See also, Sears v. United States, 490 F.2d 150, 152 (8th Cir. 1974); United States v. Olsen, 487 F.2d 77, 79-80 (8th Cir. 1973), cert. denied, 415 U.S. 993, 94 S.Ct. 1594, 39 L.Ed.2d 890 (1974); O'Reilly v. United States, 486 F.2d 208, 211-212 (8th Cir.), cert. denied, 414 U.S. 1043, 94 S.Ct. 546, 38 L.Ed.2d 334 (1973); C. McCormick, Law of Evidence 190 (2d ed. 1972).
In the instant case we are satisfied that Larson's testimony regarding the results of the search was properly admitted to prove intent, knowledge and a common plan or scheme. This evidence, together with the testimony of Connie Nolte, established that a few months before the commission of the offenses alleged in the indictment Michael and Edward Thompson had engaged in a plan to forge and cash checks in a manner very similar to the method used in this case. It also established that they had had available to them blank checks belonging to others and a check protector-- an instrument which could play a role in carrying out their plans. In short, the testimony of Larson and Nolte together tended to show both a prior uttering and a prior possession of forged checks. This, in turn, may clearly be utilized to prove intent, knowledge and a common plan or scheme. 2 J. Wigmore, Wigmore on Evidence 310-315 (3d ed. 1940).
The fact that the checks and check protector were found in Edward's house and that this evidence tended to show criminal activity of a person other than Michael makes no difference here, since the evidence shows that Michael was closely involved as one of the participants in the criminal scheme which touched off the search. This evidence was properly admitted to show knowledge and participation in a common plan or scheme on another similar and related occasion. Sears v. United States, supra, 490 F.2d at 153. It was therefore not error to admit the evidence in question.

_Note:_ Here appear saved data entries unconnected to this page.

--- src/rtl/alu_cmd_sequencer.sv ---
// Command/result sequencer around a combinational ALU: registers operands on a
// valid/ready command, captures the settled result one cycle later into a FIFO.
module alu_cmd_sequencer #(
  parameter int WIDTH = 4,
  parameter int DEPTH = 2
) (
  input  logic             clk,
  input  logic             rst_n,
  input  logic             cmd_valid,
  output logic             cmd_ready,
  input  logic [WIDTH-1:0] cmd_a,
  input  logic [WIDTH-1:0] cmd_b,
  input  logic [2:0]       cmd_sel,
  input  logic             cmd_use_acc,
  output logic [WIDTH-1:0] alu_a,
  output logic [WIDTH-1:0] alu_b,
  output logic [2:0]       alu_sel,
  input  logic [WIDTH-1:0] alu_c,
  input  logic             alu_cf,
  input  logic             alu_of,
  input  logic             alu_out,
  input  logic             alu_zero,
  output logic             res_valid,
  input  logic             res_ready,
  output logic [WIDTH+3:0] res_data,
  output logic [WIDTH-1:0] acc,
  output logic [7:0]       op_count,
  output logic             busy
);

  localparam int PTR_W = (DEPTH > 1) ? $clog2(DEPTH) : 1;
  localparam int CNT_W = $clog2(DEPTH) + 1;
  localparam logic [CNT_W-1:0] FULL = CNT_W'(DEPTH);

  typedef enum logic {IDLE, EXEC} state_t;

  state_t           state, state_nxt;
  logic             accept, push, pop;
  logic [WIDTH+3:0] mem [DEPTH];
  logic [PTR_W-1:0] wr_ptr, rd_ptr;
  logic [CNT_W-1:0] count;

  always_ff @(posedge clk or negedge rst_n) begin
    if (!rst_n) state <= IDLE;
    else        state <= state_nxt;
  end

  // rst_n gates cmd_ready so nothing is offered while reset is held
  always_comb begin
    state_nxt = state;
    cmd_ready = 1'b0;
    busy      = 1'b0;
    accept    = 1'b0;
    push      = 1'b0;
    case (state)
      IDLE: begin
        cmd_ready = rst_n && (count < FULL);
        accept    = cmd_valid && cmd_ready;
        if (accept) state_nxt = EXEC;
      end
      EXEC: begin
        busy      = 1'b1;
        push      = 1'b1;
        state_nxt = IDLE;
      end
      default: state_nxt = IDLE;
    endcase
  end

  // Stage 0 -> ALU: operand registers, held between commands
  always_ff @(posedge clk or negedge rst_n) begin
    if (!rst_n) begin
      alu_a   <= '0;
      alu_b   <= '0;
      alu_sel <= 3'b000;
    end else if (accept) begin
      alu_a   <= cmd_use_acc ? acc : cmd_a;
      alu_b   <= cmd_b;
      alu_sel <= cmd_sel;
    end
  end

  // ALU -> result stage: capture settled result at the end of EXEC
  always_ff @(posedge clk or negedge rst_n) begin
    if (!rst_n) begin
      acc      <= '0;
      op_count <= 8'd0;
    end else if (push) begin
      acc      <= alu_c;
      op_count <= op_count + 8'd1;
    end
  end

  assign pop = res_ready && (count != '0);

  always_ff @(posedge clk) begin
    if (push) mem[wr_ptr] <= {alu_c, alu_cf, alu_of, alu_out, alu_zero};
  end

  always_ff @(posedge clk or negedge rst_n) begin
    if (!rst_n) begin
      wr_ptr <= '0;
      rd_ptr <= '0;
      count  <= '0;
    end else begin
      if (push) wr_ptr <= wr_ptr + 1'b1;
      if (pop)  rd_ptr <= rd_ptr + 1'b1;
      case ({push, pop})
        2'b10:   count <= count + 1'b1;
        2'b01:   count <= count - 1'b1;
        default: count <= count;
      endcase
    end
  end

  // Storage is not reset, so the head is masked while the FIFO is empty
  assign res_valid = (count != '0);
  assign res_data  = res_valid ? mem[rd_ptr] : '0;

endmodule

Thompson's argument that the trial judge abused his sentencing discretion is equally without merit. In Woosley v. United States, 478 F.2d 139 (8th Cir. 1973) (en banc), this Court held that it has power to review a sentence imposed by a district court within statutory limits where that court fails to exercise its discretion and mechanically applies the same punishment to all offenders or where the sentencing judge does exercise discretion but 'manifestly or grossly' abuses it. Id. at 147.
In this case the very fact that the trial court sentenced Michael to seven years imprisonment while placing his brother, who was convicted of the same violations, on probation demonstrates that the judge was exercising his discretion and not taking a mechanical approach. Michael could have received a sentence substantially in excess of the seven years imposed. Under these circumstances we find no abuse of discretion in the sentence imposed on Michael Thompson.
The judgment of conviction is affirmed.